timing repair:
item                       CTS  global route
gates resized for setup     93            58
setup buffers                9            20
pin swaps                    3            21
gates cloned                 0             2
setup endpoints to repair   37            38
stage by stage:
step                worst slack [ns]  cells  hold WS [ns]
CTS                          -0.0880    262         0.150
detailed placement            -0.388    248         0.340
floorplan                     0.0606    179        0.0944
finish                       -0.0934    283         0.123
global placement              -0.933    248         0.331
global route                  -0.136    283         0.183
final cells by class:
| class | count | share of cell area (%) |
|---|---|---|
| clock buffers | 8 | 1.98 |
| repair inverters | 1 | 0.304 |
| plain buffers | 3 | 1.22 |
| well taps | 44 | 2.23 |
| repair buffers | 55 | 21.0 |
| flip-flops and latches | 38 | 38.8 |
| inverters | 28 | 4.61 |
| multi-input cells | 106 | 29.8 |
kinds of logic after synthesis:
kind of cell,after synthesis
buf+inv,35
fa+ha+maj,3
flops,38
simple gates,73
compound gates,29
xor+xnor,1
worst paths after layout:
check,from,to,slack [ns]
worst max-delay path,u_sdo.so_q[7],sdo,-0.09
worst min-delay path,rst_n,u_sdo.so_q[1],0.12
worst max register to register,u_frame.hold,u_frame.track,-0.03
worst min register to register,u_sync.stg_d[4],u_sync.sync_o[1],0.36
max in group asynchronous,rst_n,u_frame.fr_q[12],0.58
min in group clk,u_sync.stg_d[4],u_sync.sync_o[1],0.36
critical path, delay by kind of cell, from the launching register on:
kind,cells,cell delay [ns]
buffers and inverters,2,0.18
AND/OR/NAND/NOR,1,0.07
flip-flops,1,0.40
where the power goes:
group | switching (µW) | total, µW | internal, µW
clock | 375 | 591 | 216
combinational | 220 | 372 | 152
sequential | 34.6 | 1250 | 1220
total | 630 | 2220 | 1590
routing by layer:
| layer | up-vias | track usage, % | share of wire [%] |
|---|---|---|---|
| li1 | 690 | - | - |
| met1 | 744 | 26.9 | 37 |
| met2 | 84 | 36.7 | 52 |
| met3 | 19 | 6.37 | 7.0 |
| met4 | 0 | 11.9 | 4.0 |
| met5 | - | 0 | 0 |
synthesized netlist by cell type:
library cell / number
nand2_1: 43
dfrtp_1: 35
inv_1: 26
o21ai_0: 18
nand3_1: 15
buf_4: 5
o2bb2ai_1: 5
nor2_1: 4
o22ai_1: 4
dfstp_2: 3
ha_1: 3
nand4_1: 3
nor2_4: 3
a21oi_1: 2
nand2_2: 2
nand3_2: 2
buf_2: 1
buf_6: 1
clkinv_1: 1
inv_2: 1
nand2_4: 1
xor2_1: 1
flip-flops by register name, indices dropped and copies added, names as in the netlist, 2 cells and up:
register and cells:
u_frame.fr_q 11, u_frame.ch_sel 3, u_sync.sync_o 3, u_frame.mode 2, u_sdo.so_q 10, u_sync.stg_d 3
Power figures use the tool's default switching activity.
===== src/rtl/mac_pp_stage.sv =====
// Segment 1: capture operands and form the partial-product rows.
// Rows 0..OP_W-2 are c[i] ? b<<i : 0; the sign row is inverted and
// the final row carries the +1 that completes its negation.
module mac_pp_stage
   import mac_pkg::*;
#(
   parameter int OP_W   = 8,
   parameter int PROD_W = 2 * OP_W,
   parameter int ROWS   = OP_W + 1
) (
   input  logic                        clk,
   input  logic                        rst_n,
   input  mac_tag_t                    tag_i,
   input  logic [OP_W-1:0]             b_i,
   input  logic [OP_W-1:0]             c_i,
   output mac_tag_t                    tag_o,
   output logic [ROWS-1:0][PROD_W-1:0] rows_o
);
   logic [PROD_W-1:0]             b_ext;
   logic [ROWS-1:0][PROD_W-1:0]   rows_d;

   assign b_ext = PROD_W'($signed(b_i));

   for (genvar i = 0; i < OP_W - 1; i++) begin : g_row
      assign rows_d[i] = c_i[i] ? (b_ext << i) : '0;
   end

   assign rows_d[OP_W-1] = c_i[OP_W-1] ? ~(b_ext << (OP_W - 1)) : '0;
   assign rows_d[OP_W]   = {{(PROD_W-1){1'b0}}, c_i[OP_W-1]};

   always_ff @(posedge clk or negedge rst_n) begin
      if (!rst_n) begin
         tag_o  <= MAC_TAG_IDLE;
         rows_o <= '0;
      end else begin
         tag_o  <= tag_i;
         rows_o <= rows_d;
      end
   end
endmodule


===== src/rtl/mac_csa_stage.sv =====
// Segment 2: linear chain of carry-save adders, ROWS rows down to two.
module mac_csa_stage
   import mac_pkg::*;
#(
   parameter int ROWS = 9,
   parameter int W    = 16
) (
   input  logic                  clk,
   input  logic                  rst_n,
   input  mac_tag_t              tag_i,
   input  logic [ROWS-1:0][W-1:0] rows_i,
   output mac_tag_t              tag_o,
   output logic [W-1:0]          sum_o,
   output logic [W-1:0]          cry_o
);
   localparam int LVLS = ROWS - 1;

   logic [LVLS-1:0][W-1:0] s_w;
   logic [LVLS-1:0][W-1:0] k_w;

   assign s_w[0] = rows_i[0];
   assign k_w[0] = rows_i[1];

   for (genvar l = 1; l < LVLS; l++) begin : g_lvl
      logic [W-1:0] x, y, z;
      assign x      = s_w[l-1];
      assign y      = k_w[l-1];
      assign z      = rows_i[l+1];
      assign s_w[l] = x ^ y ^ z;
      assign k_w[l] = ((x & y) | (x & z) | (y & z)) << 1;
   end

   always_ff @(posedge clk or negedge rst_n) begin
      if (!rst_n) begin
         tag_o <= MAC_TAG_IDLE;
         sum_o <= '0;
         cry_o <= '0;
      end else begin
         tag_o <= tag_i;
         sum_o <= s_w[LVLS-1];
         cry_o <= k_w[LVLS-1];
      end
   end
endmodule
==> src/rtl/mii_mgmt_pkg.sv <==
package mii_mgmt_pkg;

    localparam logic [4:0] REG_CTRL  = 5'd0;
    localparam logic [4:0] REG_STAT  = 5'd1;
    localparam logic [4:0] REG_ID1   = 5'd2;
    localparam logic [4:0] REG_ID2   = 5'd3;
    localparam logic [4:0] REG_ADV   = 5'd4;
    localparam logic [4:0] REG_VSTAT = 5'd17;
    localparam logic [4:0] REG_IMASK = 5'd18;
    localparam logic [4:0] REG_ISTAT = 5'd19;
    localparam logic [4:0] REG_LED   = 5'd20;

    localparam int PRE_ONES  = 32;
    localparam int DATA_BITS = 16;

    typedef enum logic [3:0] {
        S_PRE,
        S_ST,
        S_OP,
        S_PHY,
        S_REG,
        S_RTA1,
        S_RTA2,
        S_RDAT,
        S_WTA,
        S_WDAT
    } frame_st_e;

    typedef struct packed {
        frame_st_e   st;
        logic [5:0]  cnt;
        logic [1:0]  op;
        logic [4:0]  phy;
        logic [4:0]  regad;
        logic [15:0] sh;
        logic        o;
        logic        oe;
    } rx_state_t;

endpackage

==> src/rtl/mii_frame_engine.sv <==
module mii_frame_engine
    import mii_mgmt_pkg::*;
(
    input  logic        mdc,
    input  logic        rst_n,
    input  logic [4:0]  phy_addr_i,
    input  logic        mdio_i,
    output logic        mdio_o,
    output logic        mdio_oe_o,
    input  logic [15:0] rd_data_i,
    output logic        rd_req_o,
    output logic [4:0]  rd_addr_o,
    output logic        wr_en_o,
    output logic [4:0]  wr_addr_o,
    output logic [15:0] wr_data_o
);

    rx_state_t  fr_d, fr_q;
    logic       phy_hit;
    logic [1:0] op_next;

    assign phy_hit = (fr_q.phy == phy_addr_i);
    assign op_next = {fr_q.op[0], mdio_i};

    always_comb begin
        fr_d      = fr_q;
        rd_req_o  = 1'b0;
        wr_en_o   = 1'b0;
        wr_data_o = {fr_q.sh[14:0], mdio_i};
        case (fr_q.st)
            S_PRE: begin
                if (mdio_i) begin
                    if (fr_q.cnt != 6'(PRE_ONES)) fr_d.cnt = fr_q.cnt + 6'd1;
                end else begin
                    if (fr_q.cnt == 6'(PRE_ONES)) fr_d.st = S_ST;
                    fr_d.cnt = 6'd0;
                end
            end
            S_ST: begin
                if (mdio_i) begin
                    fr_d.st  = S_OP;
                    fr_d.cnt = 6'd1;
                end else begin
                    fr_d.st  = S_PRE;
                    fr_d.cnt = 6'd0;
                end
            end
            S_OP: begin
                fr_d.op = op_next;
                if (fr_q.cnt == 6'd0) begin
                    if (op_next == 2'b10 || op_next == 2'b01) begin
                        fr_d.st  = S_PHY;
                        fr_d.cnt = 6'd4;
                    end else begin
                        fr_d.st  = S_PRE;
                        fr_d.cnt = 6'd0;
                    end
                end else begin
                    fr_d.cnt = fr_q.cnt - 6'd1;
                end
            end
            S_PHY: begin
                fr_d.phy = {fr_q.phy[3:0], mdio_i};
                if (fr_q.cnt == 6'd0) begin
                    fr_d.st  = S_REG;
                    fr_d.cnt = 6'd4;
                end else begin
                    fr_d.cnt = fr_q.cnt - 6'd1;
                end
            end
            S_REG: begin
                fr_d.regad = {fr_q.regad[3:0], mdio_i};
                if (fr_q.cnt == 6'd0) begin
                    if (fr_q.op == 2'b10) begin
                        fr_d.st = S_RTA1;
                    end else begin
                        fr_d.st  = S_WTA;
                        fr_d.cnt = 6'd1;
                    end
                end else begin
                    fr_d.cnt = fr_q.cnt - 6'd1;
                end
            end
            S_RTA1: begin
                rd_req_o = phy_hit;
                fr_d.st  = S_RTA2;
                fr_d.sh  = rd_data_i;
                fr_d.oe  = phy_hit;
                fr_d.o   = 1'b0;
            end
            S_RTA2: begin
                fr_d.st  = S_RDAT;
                fr_d.cnt = 6'(DATA_BITS - 1);
                fr_d.o   = fr_q.sh[15];
            end
            S_RDAT: begin
                if (fr_q.cnt == 6'd0) begin
                    fr_d.st  = S_PRE;
                    fr_d.oe  = 1'b0;
                    fr_d.o   = 1'b0;
                end else begin
                    fr_d.cnt = fr_q.cnt - 6'd1;
                    fr_d.o   = fr_q.sh[fr_q.cnt[3:0] - 4'd1];
                end
            end
            S_WTA: begin
                if (fr_q.cnt == 6'd0) begin
                    fr_d.st  = S_WDAT;
                    fr_d.cnt = 6'(DATA_BITS - 1);
                end else begin
                    fr_d.cnt = fr_q.cnt - 6'd1;
                end
            end
            S_WDAT: begin
                fr_d.sh = {fr_q.sh[14:0], mdio_i};
                if (fr_q.cnt == 6'd0) begin
                    wr_en_o  = phy_hit;
                    fr_d.st  = S_PRE;
                end else begin
                    fr_d.cnt = fr_q.cnt - 6'd1;
                end
            end
            default: begin
                fr_d.st  = S_PRE;
                fr_d.cnt = 6'd0;
            end
        endcase
    end

    always_ff @(posedge mdc or negedge rst_n) begin
        if (!rst_n) begin
            fr_q.st    <= S_PRE;
            fr_q.cnt   <= 6'd0;
            fr_q.op    <= 2'b00;
            fr_q.phy   <= 5'd0;
            fr_q.regad <= 5'd0;
            fr_q.sh    <= 16'd0;
            fr_q.o     <= 1'b0;
            fr_q.oe    <= 1'b0;
        end else begin
            fr_q <= fr_d;
        end
    end

    assign mdio_o    = fr_q.o;
    assign mdio_oe_o = fr_q.oe;
    assign rd_addr_o = fr_q.regad;
    assign wr_addr_o = fr_q.regad;

    // the first driven bit is the zero of the second turnaround bit
    assert_ta_zero_R2: assert property (@(posedge mdc) disable iff (!rst_n)
        $rose(mdio_oe_o) |-> (mdio_o == 1'b0));

    // the line is released only after the last data bit
    assert_release_R2: assert property (@(posedge mdc) disable iff (!rst_n)
        $fell(mdio_oe_o) |-> $past(fr_q.st == S_RDAT));

    // driving starts only after a read request for this PHY
    assert_drive_match_R1: assert property (@(posedge mdc) disable iff (!rst_n)
        $rose(mdio_oe_o) |-> $past(rd_req_o));

endmodule

==> src/rtl/mii_reg_bank.sv <==
module mii_reg_bank
    import mii_mgmt_pkg::*;
#(
    parameter int          RST_CYCLES = 64,
    parameter logic [15:0] ID_HI      = 16'h2B47,
    parameter logic [5:0]  OUI_LO     = 6'h15,
    parameter logic [5:0]  MODEL      = 6'h0E,
    parameter logic [3:0]  REV        = 4'h3,
    parameter logic [15:0] ADV_DEF    = 16'h01E1,
    parameter logic [15:0] LED_DEF    = 16'h4220
) (
    input  logic        mdc,
    input  logic        rst_n,
    input  logic        rd_req_i,
    input  logic [4:0]  rd_addr_i,
    output logic [15:0] rd_data_o,
    input  logic        wr_en_i,
    input  logic [4:0]  wr_addr_i,
    input  logic [15:0] wr_data_i,
    input  logic        link_up_i,
    input  logic        speed100_i,
    input  logic        full_duplex_i,
    input  logic        tx_active_i,
    input  logic        rx_active_i,
    input  logic        an_done_i,
    output logic        int_n_o,
    output logic [15:0] ctrl_o,
    output logic [15:0] led_cfg_o
);

    localparam int          RST_W      = $clog2(RST_CYCLES + 1);
    localparam logic [14:0] CTRL_DEF   = 15'h3100;
    localparam logic [14:0] CTRL_WMASK = 15'h7FC0;
    localparam logic [15:0] STAT_FIXED = 16'h7809;

    typedef struct packed {
        logic [14:0]      ctrl;
        logic [15:0]      adv;
        logic [3:0]       mask;
        logic [15:0]      led;
        logic [3:0]       ev;
        logic             link_lat;
        logic [3:0]       prev;
        logic [RST_W-1:0] rst_cnt;
    } bank_t;

    bank_t      rb_d, rb_q;
    logic [3:0] live;
    logic [3:0] new_ev;
    logic       busy;
    logic       pending;
    logic       clr_ev;

    assign live    = {an_done_i, speed100_i, full_duplex_i, link_up_i};
    assign new_ev  = {an_done_i & ~rb_q.prev[3], live[2:0] ^ rb_q.prev[2:0]};
    assign busy    = (rb_q.rst_cnt != '0);
    assign pending = |(rb_q.ev & rb_q.mask);
    assign clr_ev  = rd_req_i && (rd_addr_i == REG_ISTAT);

    always_comb begin
        case (rd_addr_i)
            REG_CTRL:  rd_data_o = {busy, rb_q.ctrl};
            REG_STAT:  rd_data_o = STAT_FIXED | {10'd0, an_done_i, 2'b00, rb_q.link_lat, 2'b00};
            REG_ID1:   rd_data_o = ID_HI;
            REG_ID2:   rd_data_o = {OUI_LO, MODEL, REV};
            REG_ADV:   rd_data_o = rb_q.adv;
            REG_VSTAT: rd_data_o = {1'b0, speed100_i, tx_active_i, rx_active_i, 1'b0,
                                    link_up_i, full_duplex_i, 1'b0, an_done_i, 7'd0};
            REG_IMASK: rd_data_o = {8'd0, rb_q.mask, 4'd0};
            REG_ISTAT: rd_data_o = {8'd0, rb_q.ev, 1'b0, pending, 2'b00};
            REG_LED:   rd_data_o = rb_q.led;
            default:   rd_data_o = 16'd0;
        endcase
    end

    always_comb begin
        rb_d          = rb_q;
        rb_d.prev     = live;
        rb_d.ev       = (clr_ev ? 4'd0 : rb_q.ev) | new_ev;
        rb_d.link_lat = (rd_req_i && rd_addr_i == REG_STAT) ? link_up_i
                                                            : (rb_q.link_lat & link_up_i);
        if (wr_en_i) begin
            case (wr_addr_i)
                REG_CTRL: begin
                    if (!busy) begin
                        rb_d.ctrl = wr_data_i[14:0] & CTRL_WMASK;
                        if (wr_data_i[15]) rb_d.rst_cnt = RST_W'(RST_CYCLES);
                    end
                end
                REG_ADV:   rb_d.adv  = wr_data_i;
                REG_IMASK: rb_d.mask = wr_data_i[7:4];
                REG_LED:   rb_d.led  = wr_data_i;
                default: ;
            endcase
        end
        if (busy) begin
            rb_d.rst_cnt = rb_q.rst_cnt - 1'b1;
            if (rb_q.rst_cnt == RST_W'(1)) begin
                rb_d.ctrl = CTRL_DEF;
                rb_d.adv  = ADV_DEF;
                rb_d.mask = 4'd0;
                rb_d.led  = LED_DEF;
                rb_d.ev   = 4'd0;
            end
        end
    end

    always_ff @(posedge mdc or negedge rst_n) begin
        if (!rst_n) begin
            rb_q.ctrl     <= CTRL_DEF;
            rb_q.adv      <= ADV_DEF;
            rb_q.mask     <= 4'd0;
            rb_q.led      <= LED_DEF;
            rb_q.ev       <= 4'd0;
            rb_q.link_lat <= 1'b0;
            rb_q.prev     <= 4'd0;
            rb_q.rst_cnt  <= '0;
        end else begin
            rb_q <= rb_d;
        end
    end

    assign int_n_o   = ~pending;
    assign ctrl_o    = {busy, rb_q.ctrl};
    assign led_cfg_o = rb_q.led;

    // a cycle with the link down leaves the latched bit at zero
    assert_link_latch_R6: assert property (@(posedge mdc) disable iff (!rst_n)
        !link_up_i |=> !rb_q.link_lat);

    // reading the event word with no new event leaves it empty
    assert_clear_on_read_R9: assert property (@(posedge mdc) disable iff (!rst_n)
        (clr_ev && new_ev == 4'd0) |=> (rb_q.ev == 4'd0));

    // the end of a soft reset restores the defaults
    assert_selfclear_R5: assert property (@(posedge mdc) disable iff (!rst_n)
        $fell(busy) |-> (rb_q.ctrl == CTRL_DEF && rb_q.mask == 4'd0));

    // an enabled event pulls the interrupt low on the next cycle
    assert_irq_R10: assert property (@(posedge mdc) disable iff (!rst_n)
        (new_ev[3] && rb_q.mask[3] && !wr_en_i && !busy) |=> !int_n_o);

endmodule

==> src/rtl/mii_mgmt_slave.sv <==
module mii_mgmt_slave #(
    parameter int          RST_CYCLES = 64,
    parameter logic [15:0] ID_HI      = 16'h2B47,
    parameter logic [5:0]  OUI_LO     = 6'h15,
    parameter logic [5:0]  MODEL      = 6'h0E,
    parameter logic [3:0]  REV        = 4'h3
) (
    input  logic        mdc,
    input  logic        rst_n,
    input  logic [4:0]  phy_addr_i,
    input  logic        mdio_i,
    output logic        mdio_o,
    output logic        mdio_oe,
    input  logic        link_up_i,
    input  logic        speed100_i,
    input  logic        full_duplex_i,
    input  logic        tx_active_i,
    input  logic        rx_active_i,
    input  logic        an_done_i,
    output logic        int_n_o,
    output logic [15:0] ctrl_o,
    output logic [15:0] led_cfg_o
);

    logic        rd_req;
    logic [4:0]  rd_addr;
    logic [15:0] rd_data;
    logic        wr_en;
    logic [4:0]  wr_addr;
    logic [15:0] wr_data;

    mii_frame_engine u_frame (
        .mdc       (mdc),
        .rst_n     (rst_n),
        .phy_addr_i(phy_addr_i),
        .mdio_i    (mdio_i),
        .mdio_o    (mdio_o),
        .mdio_oe_o (mdio_oe),
        .rd_data_i (rd_data),
        .rd_req_o  (rd_req),
        .rd_addr_o (rd_addr),
        .wr_en_o   (wr_en),
        .wr_addr_o (wr_addr),
        .wr_data_o (wr_data)
    );

    mii_reg_bank #(
        .RST_CYCLES(RST_CYCLES),
        .ID_HI     (ID_HI),
        .OUI_LO    (OUI_LO),
        .MODEL     (MODEL),
        .REV       (REV)
    ) u_bank (
        .mdc          (mdc),
        .rst_n        (rst_n),
        .rd_req_i     (rd_req),
        .rd_addr_i    (rd_addr),
        .rd_data_o    (rd_data),
        .wr_en_i      (wr_en),
        .wr_addr_i    (wr_addr),
        .wr_data_i    (wr_data),
        .link_up_i    (link_up_i),
        .speed100_i   (speed100_i),
        .full_duplex_i(full_duplex_i),
        .tx_active_i  (tx_active_i),
        .rx_active_i  (rx_active_i),
        .an_done_i    (an_done_i),
        .int_n_o      (int_n_o),
        .ctrl_o       (ctrl_o),
        .led_cfg_o    (led_cfg_o)
    );

endmodule

==> config.mk <==
export PLATFORM = sky130hd
export DESIGN_NAME = mii_mgmt_slave
export DESIGN_NICKNAME = d
export VERILOG_FILES = /design/src/rtl/mii_mgmt_pkg.sv /design/src/rtl/mii_frame_engine.sv /design/src/rtl/mii_reg_bank.sv /design/src/rtl/mii_mgmt_slave.sv
export SDC_FILE = /design/constraint.sdc
export NUM_CORES = 1
export LEC_CHECK = 0
export ABC_CLOCK_PERIOD_IN_PS = 4100
export BUFFER_PORTS_ARGS = -buffer_cell sky130_fd_sc_hd__clkbuf_2
export CAP_MARGIN = 20
export CORE_UTILIZATION = 35
export DETAILED_ROUTE_END_ITERATION = 6
export PLACE_DENSITY = 0.56
export SYNTH_ARGS = -nofsm -noshare
export SYNTH_HDL_FRONTEND = slang
export SYNTH_HIERARCHICAL = 1
export SYNTH_SLANG_ARGS = --single-unit
==> constraint.sdc <==
create_clock -name mdc -period 4.1 [get_ports mdc]
set_input_delay 0.41 -clock mdc [delete_from_list [all_inputs] [get_ports mdc]]
set_output_delay 0.41 -clock mdc [all_outputs]
set_load 0.02 [all_outputs]
==> metrics.csv <==
metric;value;unit
status;finished, final reports clean;
max_clock_freq;0.333;GHz
drt_wl_total;17600;um
fp.coreArea;18200;um^2
timing.critical_path.buf_inv;1;
max-clock-path-buffers;2;
chipWidth;139;um
layout_setup_ws;1.10;ns
grt_start_max_net_pins;51;
synth_cell_type_count;81;
clock-skew-final;0.0122;ns
timing.hold.worst.class;primary input to asynchronous set/reset pin;
path_cells;buf_4, nand2b_1, or2_2, nor3_1, nor4b_4, nand3_1, nand2_1, a21oi_1;
syn_avg_cell_area;9.63;um^2
timing.final.hold_violations;0;
cts.repair_timing.setup_buffer_count;0;
synthesis.nets;705;
internal-power;2.36;mW
power.share.combinational;0.371;
startpoint_type;flip-flop;
root_buffer;clkbuf_16;
place_congestion;0.941;
io-pin-count;49;
syn_to_final_growth;4.23;%
final_core_util;0.377;
synth-xor-area-share;0.0279;
initial_cell_density_of_the_core;0.362;
power.total;3.88;mW
clk_latency;0.36;ns
drv.max_cap_violation_count;0;
ff_latch_area;2690;um^2
global_route.overflow_total;0;
netlist_instances;685;
finalSetupViolations;0;
critPathTopFamily;simple AND/OR/NAND/NOR gates;
drt_pass1_iterations;5;
fin_area;6870;um^2
cpPeakStageDelay;0.55;ns
wire_length_of_the_first_global_routing_pass;28300;um
timing.critical_path.slowest_stage_cell;nand3_1;
final.hold.worst_slack;0.0657;ns
powerDensity;564;nW/um^2
cts_made_buffers;9;
numPortBuffers;48;
drcViolationCount;0;
power.net_switching;1.51;mW
synth_top_area_cell;dfrtp_1;
placement_rows;49;
cts_resized;0;
fin_setup_tns;0;ns
die_height;139;um
ys_ff_latch;107;
clock_power_share;0.248;
synthFlopType;dfrtp_1;
routed-via-count;4992;
tightestPinTransition;1.11;ns
grt_pass1_vias;5068;
synth.top_cell.area_share;0.364;
antenna_left;0;
detailedPlacementHpwl;12200;um
synth_compound_area_frac;0.153;
dp.cells;878;
max-vdd-ir-drop;222;uV
final-instance-count-excl-fill;894;
synth.area.top_cells;dfrtp_1, buf_4, mux2i_1;
synth_fa_ha_area_frac;0.0114;
report.final.slew_viol_count;0;
numClockSinks;107;
syn_area;6590;um^2
synth.area.mux_share;0.0968;
wire_per_inst;19.7;um
most_repeated_cell_in_the_gate_level_netlist_after_synthesis;dfrtp_1;
yosysWarningCount;6;
final_layout_size_suffix_gt1_frac;0.197;
finish.net_count;680;
main_combinational_cell_family_by_area_after_synthesis;simple AND/OR/NAND/NOR gates;
avgViaCountPerCell;5.58;
slew_headroom;0.259;
grt_antenna_before_repair;0;
cts_tree;done;
final_min_period_over_clock_period;0.732;
multiInputGateArea;3160;um^2
insertedDiodeCount;0;
worstPathArrival;3.19;ns
first_iter_violations;409;
critPathKind;flip-flop to flip-flop;
synth_async_sr_flop_share;1.00;
fp.dieArea;19400;um^2
synth_enable_flop_cells;0;
post_synth_and_or_nand_nor_area_fraction;0.188;
globalRouteTotalUtil;0.187;
sequentialPowerShare;0.381;
synth_seq_area_share;0.408;
crit_required;4.28;ns
place_area;6550;um^2
layout.filler_cells;1786;
h-tree-depth;3;
netSwitchingFraction;0.390;
period_needed;3.00;ns
critical_path.endpoint_type;flip-flop;
place_ws;1.19;ns
worstPathMaxFanout;25;
static-leakage-power;3.05;nW
grt_setup_unrepaired;false;
clk_transition_reported_paths;0.08;ns
ys_top_cells_by_count;dfrtp_1, nand2_1, buf_4, nor2_1, mux2i_1;
postCtsHoldBufs;0;
[routing by layer]
metal  vias to the layer above  global-route usage  wire (um)
li1                       2321                   -          -
met1                      2501               0.239       7950
met2                       143               0.314       8500
met3                        27              0.0289        780
met4                         0              0.0789        416
met5                         -                   0          0
[final cells by class]
class                   instances  share of cell area
clock inverters                 7              0.0147
repair buffers                 64              0.0528
flip-flops and latches        107               0.392
clock buffers                   9              0.0328
well taps                     229              0.0417
multi-input cells             465               0.459
inverters                      13             0.00710
[sequential cells by signal (all words and copies together), names as in the netlist]
| name | cells |
|---|---|
| u_frame/fr_q | 18 |
| u_bank/rb_q | 36 |
| u_frame/wr_data_o | 15 |
| u_frame/mdio_oe_o | 1 |
| u_bank/ctrl_o | 15 |
| u_frame/rd_addr_o | 5 |
| u_bank/led_cfg_o | 16 |
| u_frame/mdio_o | 1 |
[power groups by stage]
| stage | combinational [mW] | sequential [mW] | clock [mW] |
|---|---|---|---|
| 6_report | 1.44 | 1.48 | 0.961 |
| 4_1_cts | 1.43 | 1.47 | 0.985 |
| 3_3_place_gp | 1.40 | 1.48 | 0 |
| 5_1_grt | 1.58 | 1.51 | 1.03 |
| 3_5_place_dp | 1.42 | 1.49 | 0 |
| 2_1_floorplan | 1.29 | 1.37 | 0 |
[cells in the final DEF, fill, tap and decap left out, types with 3 or more instances in the layout]
cell and count:
nand3_1 29, inv_1 13, clkbuf_2 47, a21oi_1 37, nand3b_1 4, clkbuf_16 9
a22oi_1 20, nand2_1 78, nand2b_1 9, and3_1 11, mux2i_1 39, o21ai_0 29
o311ai_0 4, nor3_1 22, nor3b_1 3, dfrtp_1 96, dfstp_2 11, a31oi_1 6
xor2_1 11, nand4_1 4, o2bb2ai_1 3, xnor2_1 10, mux2_2 13, buf_4 17
nor2b_1 7, mux4_2 4, o211ai_1 3, nor2_1 46, ha_1 6, o22ai_1 3
[path summary, 6_finish.rpt]
| path | start | end | slack, ns | cells after the start |
|---|---|---|---|---|
| worst max-delay path | u_frame/fr_q[36] | u_bank/led_cfg_o[0] | 1.10 | 8 |
| worst min-delay path | rst_n | u_frame/fr_q[39] | 0.07 | 1 |
| worst max register to register | u_frame/fr_q[36] | u_bank/led_cfg_o[0] | 1.10 | 8 |
| worst min register to register | u_frame/mdio_oe_o | u_frame/mdio_oe_o | 0.50 | 1 |
| max in group asynchronous | rst_n | u_bank/rb_q[41] | 3.09 | 2 |
| min in group mdc | speed100_i | u_bank/rb_q[9] | 0.21 | 1 |
[kinds of logic (layout without fill, tap and decap cells)]
logic type                 after synthesis  after routing
adders and majority gates                6              6
AOI/OAI and AO/OA                      142            142
muxes                                   57             57
buffers and inverters                  113             93
DFF                                    107            107
xor gates and xnor gates                21             21
and+or+nand+nor                        239            239
Power figures use the tool's default switching activity.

■ ■ ■ ■ ■

▶ _Your goal_: If a line in the records above contains "track", copy that line.

▶ _Exercise response_:
worst max register to register,u_frame.hold,u_frame.track,-0.03
| layer | up-vias | track usage, % | share of wire [%] |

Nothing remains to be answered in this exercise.